Abstract—As huge numbers of academic papers are published every year,it is critical to be able to recommend high quality papers. The typical evaluation method for papers is to use citation information,which however is not applicable to new papers. To address such a shortcoming,in this paper,we consider a novel perspective on the association between the content difference of a paper,with respect to other papers, and its innovation. Since innovation has often domain-specific characteristics and forms, we introduce the concept of subspaceto describe the commonly recognized aspects of paper contents, namely background, methods and results. A set of expert rules are formalized to annotate the differences between papers, based on which a twin-network is proposed for learning the embeddings of papers in different subspaces. A series of empirical studies show that there are clear correlations between a paper influence and its difference with others in those subspaces. The results also show the characteristics of innovation in different scientific disciplines. To take into account information about academic networks for paper recommendation, we propose a graph convolutional neural method to combine the paper content with other related elements, where user interests and academic influences are modeled asymmetric. Experimental results on real datasets show that our method is more effective than other baseline methods for new paper recommendation. We also discuss the characteristics of scientific disciplines and authors to show the effectiveness of modeling the asymmetric user interests and influences. Finally,we verify the reusability of our method on a patent dataset. The results show that it is also applicable to academic data with low-resource features.

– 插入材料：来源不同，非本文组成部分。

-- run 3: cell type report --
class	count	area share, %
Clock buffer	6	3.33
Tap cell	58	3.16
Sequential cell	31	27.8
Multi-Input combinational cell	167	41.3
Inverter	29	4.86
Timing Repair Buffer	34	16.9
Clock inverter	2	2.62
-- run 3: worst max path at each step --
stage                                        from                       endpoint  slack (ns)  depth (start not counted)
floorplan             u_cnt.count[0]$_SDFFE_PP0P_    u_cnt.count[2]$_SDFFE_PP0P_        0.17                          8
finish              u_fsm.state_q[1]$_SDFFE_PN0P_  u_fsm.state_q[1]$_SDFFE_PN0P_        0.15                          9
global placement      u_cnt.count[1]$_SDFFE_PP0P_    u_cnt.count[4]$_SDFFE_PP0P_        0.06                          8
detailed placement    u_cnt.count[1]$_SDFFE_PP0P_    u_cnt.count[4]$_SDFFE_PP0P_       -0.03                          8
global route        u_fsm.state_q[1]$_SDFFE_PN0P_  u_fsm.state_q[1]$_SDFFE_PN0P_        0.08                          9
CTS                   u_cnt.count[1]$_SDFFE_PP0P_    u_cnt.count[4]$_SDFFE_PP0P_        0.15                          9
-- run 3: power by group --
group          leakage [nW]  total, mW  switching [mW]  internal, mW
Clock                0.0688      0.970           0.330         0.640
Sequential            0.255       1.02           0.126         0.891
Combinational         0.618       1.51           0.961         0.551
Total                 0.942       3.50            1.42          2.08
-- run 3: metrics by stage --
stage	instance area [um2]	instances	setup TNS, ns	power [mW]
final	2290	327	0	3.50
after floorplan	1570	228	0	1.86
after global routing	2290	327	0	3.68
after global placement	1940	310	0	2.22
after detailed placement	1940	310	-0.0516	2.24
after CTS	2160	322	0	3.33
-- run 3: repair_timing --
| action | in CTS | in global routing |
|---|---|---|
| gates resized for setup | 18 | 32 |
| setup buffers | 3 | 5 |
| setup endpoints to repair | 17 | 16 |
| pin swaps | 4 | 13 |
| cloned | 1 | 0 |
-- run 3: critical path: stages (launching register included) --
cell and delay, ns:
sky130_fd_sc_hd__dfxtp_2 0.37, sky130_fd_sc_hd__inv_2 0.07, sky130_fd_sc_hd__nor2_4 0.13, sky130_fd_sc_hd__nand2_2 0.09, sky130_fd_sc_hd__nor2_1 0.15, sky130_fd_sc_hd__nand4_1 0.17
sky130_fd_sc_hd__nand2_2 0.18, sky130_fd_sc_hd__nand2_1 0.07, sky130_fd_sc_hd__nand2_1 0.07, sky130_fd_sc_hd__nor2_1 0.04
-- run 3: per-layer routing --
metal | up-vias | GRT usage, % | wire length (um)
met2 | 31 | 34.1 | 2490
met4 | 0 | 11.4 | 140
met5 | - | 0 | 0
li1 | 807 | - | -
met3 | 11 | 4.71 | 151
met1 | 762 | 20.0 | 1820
===== src/rtl/rdb_pkg.sv =====
package rdb_pkg;
  typedef enum logic [1:0] {
    ECC_NONE   = 2'd0,
    ECC_SECDED = 2'd1,
    ECC_SYM4   = 2'd2
  } ecc_mode_e;

  localparam int MODE_DUAL_BIT = 22;
  localparam int MODE_ECC_HI   = 21;
  localparam int MODE_ECC_LO   = 20;
  localparam int MODE_GRAN_BIT = 18;
  // 32 MiB unit expressed in 4 KiB pages: 25 - 12
  localparam int PAGE_SHIFT_BASE = 13;
endpackage
===== src/rtl/ds3_ais_pkg.sv =====
package ds3_ais_pkg;
  parameter int unsigned SUBFRAMES    = 7;
  parameter int unsigned BLOCKS       = 8;
  parameter int unsigned PAYLOAD_BITS = 84;

  typedef enum logic [2:0] {
    OH_X, OH_P, OH_M0, OH_M1, OH_F0, OH_F1, OH_C
  } oh_kind_e;

  // block order within a subframe: lead, F1, C, F0, C, F0, C, F1
  function automatic oh_kind_e oh_kind(input int unsigned sf, input int unsigned blk);
    oh_kind_e k;
    case (blk)
      0: begin
        case (sf)
          0, 1:    k = OH_X;
          2, 3:    k = OH_P;
          5:       k = OH_M1;
          default: k = OH_M0;
        endcase
      end
      1, 7:    k = OH_F1;
      3, 5:    k = OH_F0;
      default: k = OH_C;
    endcase
    return k;
  endfunction
endpackage


===== src/rtl/ais_frame_pos.sv =====
module ais_frame_pos #(
  parameter int unsigned SUBFRAMES    = 7,
  parameter int unsigned BLOCKS       = 8,
  parameter int unsigned PAYLOAD_BITS = 84,
  localparam int unsigned SF_W  = $clog2(SUBFRAMES),
  localparam int unsigned BLK_W = $clog2(BLOCKS),
  localparam int unsigned BIT_W = $clog2(PAYLOAD_BITS + 1)
) (
  input  logic             clk_i,
  input  logic             rst_ni,
  output logic [SF_W-1:0]  sf_o,
  output logic [BLK_W-1:0] blk_o,
  output logic [BIT_W-1:0] bit_o,
  output logic             ovh_o,
  output logic             frame_end_o
);
  localparam logic [BIT_W-1:0] BIT_LAST = BIT_W'(PAYLOAD_BITS);
  localparam logic [BLK_W-1:0] BLK_LAST = BLK_W'(BLOCKS - 1);
  localparam logic [SF_W-1:0]  SF_LAST  = SF_W'(SUBFRAMES - 1);

  logic [SF_W-1:0]  sf_q;
  logic [BLK_W-1:0] blk_q;
  logic [BIT_W-1:0] bit_q;
  logic bit_wrap, blk_wrap;

  assign bit_wrap = (bit_q == BIT_LAST);
  assign blk_wrap = bit_wrap && (blk_q == BLK_LAST);

  always_ff @(posedge clk_i or negedge rst_ni) begin
    if (!rst_ni) begin
      sf_q  <= '0;
      blk_q <= '0;
      bit_q <= '0;
    end else begin
      bit_q <= bit_wrap ? '0 : bit_q + 1'b1;
      if (bit_wrap) blk_q <= blk_wrap ? '0 : blk_q + 1'b1;
      if (blk_wrap) sf_q <= (sf_q == SF_LAST) ? '0 : sf_q + 1'b1;
    end
  end

  assign sf_o        = sf_q;
  assign blk_o       = blk_q;
  assign bit_o       = bit_q;
  assign ovh_o       = (bit_q == '0);
  assign frame_end_o = blk_wrap && (sf_q == SF_LAST);

  // the first payload bit always follows an overhead bit
  assert_payload_after_ovh_R4: assert property (@(posedge clk_i) disable iff (!rst_ni)
    ovh_o |=> (bit_q == BIT_W'(1)));

  // frame wraps to subframe 0, block 0, overhead slot
  assert_frame_wrap_R10: assert property (@(posedge clk_i) disable iff (!rst_ni)
    frame_end_o |=> (sf_q == '0 && blk_q == '0 && ovh_o));
endmodule
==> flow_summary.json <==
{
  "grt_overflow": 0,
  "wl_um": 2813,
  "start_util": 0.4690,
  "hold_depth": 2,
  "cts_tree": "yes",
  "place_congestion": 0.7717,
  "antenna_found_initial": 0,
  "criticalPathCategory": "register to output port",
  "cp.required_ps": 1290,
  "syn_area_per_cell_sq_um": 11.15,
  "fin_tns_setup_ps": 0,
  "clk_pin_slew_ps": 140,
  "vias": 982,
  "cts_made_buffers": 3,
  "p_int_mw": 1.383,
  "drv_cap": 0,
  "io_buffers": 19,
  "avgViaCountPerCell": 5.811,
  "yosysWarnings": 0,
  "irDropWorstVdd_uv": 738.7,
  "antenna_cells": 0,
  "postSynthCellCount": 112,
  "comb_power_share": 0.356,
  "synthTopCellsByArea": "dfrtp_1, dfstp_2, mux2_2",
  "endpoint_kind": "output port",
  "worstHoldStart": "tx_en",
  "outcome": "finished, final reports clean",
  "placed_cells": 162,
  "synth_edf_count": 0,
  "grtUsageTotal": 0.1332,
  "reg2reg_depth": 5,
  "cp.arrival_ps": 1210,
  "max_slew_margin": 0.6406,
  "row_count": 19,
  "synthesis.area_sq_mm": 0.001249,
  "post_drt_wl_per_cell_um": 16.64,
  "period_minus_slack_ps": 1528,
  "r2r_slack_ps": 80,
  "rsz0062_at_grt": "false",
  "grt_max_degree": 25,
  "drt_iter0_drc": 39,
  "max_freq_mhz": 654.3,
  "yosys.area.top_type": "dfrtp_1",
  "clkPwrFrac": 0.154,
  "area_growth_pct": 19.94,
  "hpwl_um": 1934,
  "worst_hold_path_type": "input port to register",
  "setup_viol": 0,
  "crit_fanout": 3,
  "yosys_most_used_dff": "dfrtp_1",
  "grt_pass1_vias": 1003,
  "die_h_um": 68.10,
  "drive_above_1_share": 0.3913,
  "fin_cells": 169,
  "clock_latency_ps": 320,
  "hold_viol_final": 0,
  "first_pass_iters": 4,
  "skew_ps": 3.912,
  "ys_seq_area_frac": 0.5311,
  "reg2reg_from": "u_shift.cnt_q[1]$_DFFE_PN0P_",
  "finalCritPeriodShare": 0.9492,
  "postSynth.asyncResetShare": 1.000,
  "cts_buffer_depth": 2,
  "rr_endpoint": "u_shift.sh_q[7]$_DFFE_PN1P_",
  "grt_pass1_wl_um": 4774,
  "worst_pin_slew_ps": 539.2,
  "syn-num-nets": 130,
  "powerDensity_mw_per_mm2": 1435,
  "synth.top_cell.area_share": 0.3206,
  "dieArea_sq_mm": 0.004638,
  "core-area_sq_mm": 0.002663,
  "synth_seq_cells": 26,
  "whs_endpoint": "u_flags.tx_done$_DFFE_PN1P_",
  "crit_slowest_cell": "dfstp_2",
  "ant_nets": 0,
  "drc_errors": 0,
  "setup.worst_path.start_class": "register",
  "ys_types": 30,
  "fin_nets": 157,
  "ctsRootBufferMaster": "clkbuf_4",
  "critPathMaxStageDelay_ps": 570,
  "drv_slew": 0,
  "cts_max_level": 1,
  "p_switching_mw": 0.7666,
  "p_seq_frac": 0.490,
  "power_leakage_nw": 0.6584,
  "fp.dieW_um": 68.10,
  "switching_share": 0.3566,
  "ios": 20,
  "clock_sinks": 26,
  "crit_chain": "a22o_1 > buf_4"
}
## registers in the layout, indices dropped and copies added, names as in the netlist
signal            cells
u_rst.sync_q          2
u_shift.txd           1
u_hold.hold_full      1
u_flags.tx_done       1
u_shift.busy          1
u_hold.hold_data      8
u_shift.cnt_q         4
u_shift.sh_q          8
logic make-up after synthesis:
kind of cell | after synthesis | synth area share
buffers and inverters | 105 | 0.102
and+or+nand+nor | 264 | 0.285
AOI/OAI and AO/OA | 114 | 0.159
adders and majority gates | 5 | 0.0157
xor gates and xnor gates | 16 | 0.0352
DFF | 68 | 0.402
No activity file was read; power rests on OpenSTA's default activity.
==> src/rtl/pfc_pkg.sv <==
package pfc_pkg;

  typedef enum logic [1:0] {
    PFC_OK    = 2'd0,
    PFC_OPEN  = 2'd1,
    PFC_SHORT = 2'd2
  } pfc_code_e;

endpackage

==> src/rtl/pfc_time_lin.sv <==
// Converts a packed cycle/phase peak time into a linear phase count.
module pfc_time_lin #(
  parameter int CYC_W      = 7,
  parameter int PH_W       = 7,
  parameter int PH_PER_CYC = 96,
  parameter int LIN_W      = 14
) (
  input  logic [CYC_W+PH_W-1:0] packed_i,
  output logic [LIN_W-1:0]      lin_o
);

  logic [CYC_W-1:0] cyc;
  logic [PH_W-1:0]  ph;

  always_comb begin
    cyc   = packed_i[CYC_W+PH_W-1:PH_W];
    ph    = packed_i[PH_W-1:0];
    lin_o = LIN_W'(cyc) * LIN_W'(PH_PER_CYC) + LIN_W'(ph);
  end

endmodule

==> src/rtl/pfc_noise_gate.sv <==
// Passes only when both echoes clear the noise floor and the gain is non-negative.
module pfc_noise_gate #(
  parameter int AMP_W  = 16,
  parameter int GAIN_W = 16,
  parameter int NOISE  = 20
) (
  input  logic [AMP_W-1:0]  pos_amp_i,
  input  logic [AMP_W-1:0]  neg_amp_i,
  input  logic [GAIN_W-1:0] gain_i,
  output logic              pass_o
);

  localparam logic [AMP_W-1:0] NOISE_V = AMP_W'(NOISE);

  always_comb begin
    pass_o = (pos_amp_i > NOISE_V) && (neg_amp_i > NOISE_V) && !gain_i[GAIN_W-1];
  end

endmodule

==> src/rtl/pfc_order_window.sv <==
// Decides fault type from peak ordering and separation window.
module pfc_order_window
  import pfc_pkg::*;
#(
  parameter int LIN_W    = 14,
  parameter int MIN_SEP  = 96,
  parameter int SEP_SPAN = 89,
  parameter int JITTER   = 30,
  parameter int HYB_REF  = 0
) (
  input  logic [LIN_W-1:0] pos_lin_i,
  input  logic [LIN_W-1:0] neg_lin_i,
  input  logic             gate_i,
  output pfc_code_e        code_o
);

  localparam int DIFF_W = LIN_W + 2;
  localparam logic signed [DIFF_W-1:0] MIN_S = DIFF_W'(MIN_SEP);
  localparam logic signed [DIFF_W-1:0] MAX_S = DIFF_W'(MIN_SEP + SEP_SPAN);
  localparam logic signed [DIFF_W-1:0] JIT_S = DIFF_W'(JITTER);
  localparam logic signed [DIFF_W-1:0] HYB_S = DIFF_W'(HYB_REF);

  logic signed [DIFF_W-1:0] p_s, n_s, d_pn, d_np;
  logic win_pn, win_np, short_hit, open_hit;

  always_comb begin
    p_s  = signed'({2'b00, pos_lin_i});
    n_s  = signed'({2'b00, neg_lin_i});
    d_pn = p_s - n_s;
    d_np = n_s - p_s;

    win_pn = (d_pn >= MIN_S) && (d_pn < MAX_S);
    win_np = (d_np >= MIN_S) && (d_np < MAX_S);

    short_hit = (p_s > n_s) && win_pn && (HYB_S < p_s) && (HYB_S < n_s + JIT_S);
    open_hit  = (n_s > p_s) && win_np && (HYB_S < n_s) && (HYB_S < p_s + JIT_S);

    code_o = PFC_OK;
    if (gate_i) begin
      if (short_hit)     code_o = PFC_SHORT;
      else if (open_hit) code_o = PFC_OPEN;
    end
  end

endmodule
--- config.mk ---
export PLATFORM = sky130hd
export DESIGN_NAME = mac_exec_unit
export DESIGN_NICKNAME = d
export VERILOG_FILES = /design/src/rtl/mac_pkg.sv /design/src/rtl/mac_ctrl.sv /design/src/rtl/mac_datapath.sv /design/src/rtl/mac_exec_unit.sv
export SDC_FILE = /design/constraint.sdc
export NUM_CORES = 2
export LEC_CHECK = 0
export BUFFER_PORTS_ARGS = -buffer_cell sky130_fd_sc_hd__buf_2
export CORE_ASPECT_RATIO = 1.75
export CORE_UTILIZATION = 42
export CTS_BUF_LIST = sky130_fd_sc_hd__clkbuf_2 sky130_fd_sc_hd__clkbuf_4 sky130_fd_sc_hd__clkbuf_8
export CTS_CLUSTER_SIZE = 25
export DETAILED_ROUTE_END_ITERATION = 6
export GPL_ROUTABILITY_DRIVEN = 1
export PLACE_DENSITY = 0.56
export SLEW_MARGIN = 10
export SYNTH_ARGS = -nofsm -noshare
export SYNTH_HDL_FRONTEND = slang
export SYNTH_SLANG_ARGS = --single-unit
--- constraint.sdc ---
create_clock -name clk -period 39.4 [get_ports clk]
set_clock_uncertainty 0.05 [all_clocks]
set_input_delay 7.88 -clock clk [delete_from_list [all_inputs] [get_ports clk]]
set_output_delay 7.88 -clock clk [all_outputs]
set_load 0.05 [all_outputs]
--- src/rtl/mac_pkg.sv ---
package mac_pkg;
  parameter int XLEN   = 64;
  parameter int IDX_W  = 5;
  localparam int HALF  = XLEN / 2;

  typedef enum logic [1:0] {
    ACC_LOAD    = 2'd0,
    ACC_ADD     = 2'd1,
    ACC_SUB     = 2'd2,
    ACC_NEGLOAD = 2'd3
  } accOp_e;

  typedef struct packed {
    logic   commit;     // update accumulator this edge
    logic   loOnly;     // add product to full LO register only
    logic   signedMul;  // signed operands
    accOp_e accOp;
    logic   pickHigh;   // return upper half
    logic   writeBack;  // drive write-back strobe
    logic   illegal;    // unrecognised encoding
  } macCtrl_t;
endpackage

--- src/rtl/mac_ctrl.sv ---
module mac_ctrl
  import mac_pkg::*;
#(
  parameter int IW = IDX_W
) (
  input  logic          instrValid,
  input  logic [5:0]    opField,
  input  logic [IW-1:0] rdField,
  input  logic [4:0]    saField,
  input  logic [5:0]    fnField,
  output macCtrl_t      ctrl
);
  logic    legal;
  logic    sgn, hiSel, wb, loOnly;
  accOp_e  op;

  always_comb begin
    legal  = 1'b0;
    sgn    = 1'b1;
    hiSel  = 1'b0;
    wb     = 1'b1;
    loOnly = 1'b0;
    op     = ACC_ADD;
    if (opField == 6'b000000) begin
      unique case (fnField)
        6'b101000: begin
          unique case (saField)
            5'b00000: begin legal = (rdField == '0); wb = 1'b0; end
            5'b00100: begin legal = 1'b1; op = ACC_LOAD; end
            5'b00101: begin legal = 1'b1; op = ACC_LOAD; sgn = 1'b0; end
            5'b01100: begin legal = 1'b1; op = ACC_LOAD; hiSel = 1'b1; end
            5'b01101: begin legal = 1'b1; op = ACC_LOAD; hiSel = 1'b1; sgn = 1'b0; end
            5'b00010: begin legal = 1'b1; end
            5'b00011: begin legal = 1'b1; sgn = 1'b0; end
            5'b01010: begin legal = 1'b1; hiSel = 1'b1; end
            5'b01011: begin legal = 1'b1; hiSel = 1'b1; sgn = 1'b0; end
            default:  legal = 1'b0;
          endcase
        end
        6'b101001: begin
          legal  = (rdField == '0) && (saField == 5'b00000);
          loOnly = 1'b1;
          wb     = 1'b0;
        end
        6'b011000, 6'b011001: begin
          sgn = ~fnField[0];
          unique case (saField)
            5'b00011: begin legal = 1'b1; op = ACC_NEGLOAD; end
            5'b01011: begin legal = 1'b1; op = ACC_NEGLOAD; hiSel = 1'b1; end
            5'b00111: begin legal = 1'b1; op = ACC_SUB; end
            5'b01111: begin legal = 1'b1; op = ACC_SUB; hiSel = 1'b1; end
            default:  legal = 1'b0;
          endcase
        end
        default: legal = 1'b0;
      endcase
    end
  end

  always_comb begin
    ctrl.commit    = instrValid & legal;
    ctrl.loOnly    = loOnly;
    ctrl.signedMul = sgn;
    ctrl.accOp     = op;
    ctrl.pickHigh  = hiSel;
    ctrl.writeBack = instrValid & legal & wb;
    ctrl.illegal   = instrValid & ~legal;
  end
endmodule

--- src/rtl/mac_datapath.sv ---
module mac_datapath
  import mac_pkg::*;
#(
  parameter int W  = XLEN,
  parameter int IW = IDX_W
) (
  input  logic          clk,
  input  logic          rstN,
  input  macCtrl_t      ctrl,
  input  logic [IW-1:0] rdField,
  input  logic [W/2-1:0] opA,
  input  logic [W/2-1:0] opB,
  output logic [W-1:0]  hiReg,
  output logic [W-1:0]  loReg,
  output logic [IW-1:0] wbIdxReg,
  output logic [W-1:0]  wbDataReg,
  output logic          wbEnReg,
  output logic          illegalReg
);
  localparam int H = W / 2;

  logic signed [H:0]     extA, extB;
  logic signed [2*H+1:0] prodFull;
  logic [W-1:0]          product, accNow, accNext, loNext;
  logic [1:0]            unusedProdTop;

  // one multiplier for both signednesses: extend by one bit
  assign extA     = {ctrl.signedMul & opA[H-1], opA};
  assign extB     = {ctrl.signedMul & opB[H-1], opB};
  assign prodFull = extA * extB;
  assign product  = prodFull[W-1:0];
  assign unusedProdTop = prodFull[2*H+1:2*H];

  assign accNow = {hiReg[H-1:0], loReg[H-1:0]};

  always_comb begin
    unique case (ctrl.accOp)
      ACC_LOAD:    accNext = product;
      ACC_ADD:     accNext = accNow + product;
      ACC_SUB:     accNext = accNow - product;
      ACC_NEGLOAD: accNext = '0 - product;
      default:     accNext = product;
    endcase
  end

  assign loNext = loReg + product;

  always_ff @(posedge clk) begin
    if (!rstN) begin
      hiReg      <= '0;
      loReg      <= '0;
      wbIdxReg   <= '0;
      wbDataReg  <= '0;
      wbEnReg    <= 1'b0;
      illegalReg <= 1'b0;
    end else begin
      wbEnReg    <= ctrl.writeBack;
      illegalReg <= ctrl.illegal;
      if (ctrl.commit) begin
        if (ctrl.loOnly) begin
          loReg <= loNext;
        end else begin
          hiReg <= {{H{accNext[W-1]}}, accNext[W-1:H]};
          loReg <= {{H{accNext[H-1]}}, accNext[H-1:0]};
        end
      end
      if (ctrl.writeBack) begin
        wbIdxReg  <= rdField;
        wbDataReg <= ctrl.pickHigh ? {{H{accNext[W-1]}}, accNext[W-1:H]}
                                   : {{H{accNext[H-1]}}, accNext[H-1:0]};
      end
    end
  end
endmodule

--- src/rtl/mac_exec_unit.sv ---
module mac_exec_unit
  import mac_pkg::*;
(
  input  logic             clk,
  input  logic             rstN,
  input  logic             instrValid,
  input  logic [31:0]      instrWord,
  input  logic [XLEN-1:0]  srcA,
  input  logic [XLEN-1:0]  srcB,
  output logic [XLEN-1:0]  hiOut,
  output logic [XLEN-1:0]  loOut,
  output logic [IDX_W-1:0] wbIndex,
  output logic [XLEN-1:0]  wbData,
  output logic             wbEnable,
  output logic             illegalOp
);
  macCtrl_t ctrl;
  logic     unusedBits;

  // register specifiers arrive pre-read as srcA/srcB; upper source bits unused
  assign unusedBits = ^{instrWord[25:16], srcA[XLEN-1:HALF], srcB[XLEN-1:HALF]};

  mac_ctrl #(.IW(IDX_W)) u_ctrl (
    .instrValid (instrValid),
    .opField    (instrWord[31:26]),
    .rdField    (instrWord[15:11]),
    .saField    (instrWord[10:6]),
    .fnField    (instrWord[5:0]),
    .ctrl       (ctrl)
  );

  mac_datapath #(.W(XLEN), .IW(IDX_W)) u_dp (
    .clk        (clk),
    .rstN       (rstN),
    .ctrl       (ctrl),
    .rdField    (instrWord[15:11]),
    .opA        (srcA[HALF-1:0]),
    .opB        (srcB[HALF-1:0]),
    .hiReg      (hiOut),
    .loReg      (loOut),
    .wbIdxReg   (wbIndex),
    .wbDataReg  (wbData),
    .wbEnReg    (wbEnable),
    .illegalReg (illegalOp)
  );
endmodule
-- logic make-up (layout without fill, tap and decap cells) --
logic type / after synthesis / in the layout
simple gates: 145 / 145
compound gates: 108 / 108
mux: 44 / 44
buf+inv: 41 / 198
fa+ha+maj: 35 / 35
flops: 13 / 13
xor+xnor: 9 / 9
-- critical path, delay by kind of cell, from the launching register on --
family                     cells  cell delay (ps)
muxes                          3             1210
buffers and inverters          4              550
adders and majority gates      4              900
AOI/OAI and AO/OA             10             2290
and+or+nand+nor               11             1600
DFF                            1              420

摘要——由于每年都有大量的学术论文发表,因此能够推荐高质量的论文是至关重要的。论文评价的典型方法是利用文献信息,但这并不适用于论文。针对这一缺陷,本文从一个新颖的视角来分析一篇论文与其他论文的内容差异与其创新之处。由于创新往往具有特定领域的特征和形式,我们引入了子空间的概念来描述论文内容中公认的方面,即背景、方法和结果。通过形式化一组专家规则来标注论文之间的差异,并在此基础上提出了一个孪生网络来学习论文在不同子空间中的嵌入情况。一系列的实证研究表明,在这些子空间中,论文影响力与其差异之间存在着明显的相关性。研究结果还显示了不同学科创新的特点。为了考虑学术网络信息对论文推荐的影响,我们提出了图卷积神经网络方法,将论文内容与其他相关元素相结合,采用用户兴趣和学术影响力不对称的建模方法。在真实数据集上的实验结果表明,该方法比其他基线方法更有效。为了展示本文方法建模非对称的用户兴趣和学术影响力的必要性,我们针对学科分类和专家特征做了进一步分析。最后,在专利数据集上验证了该方法的可重用性。结果表明,该方法同样适用于低资源特征的学术数据。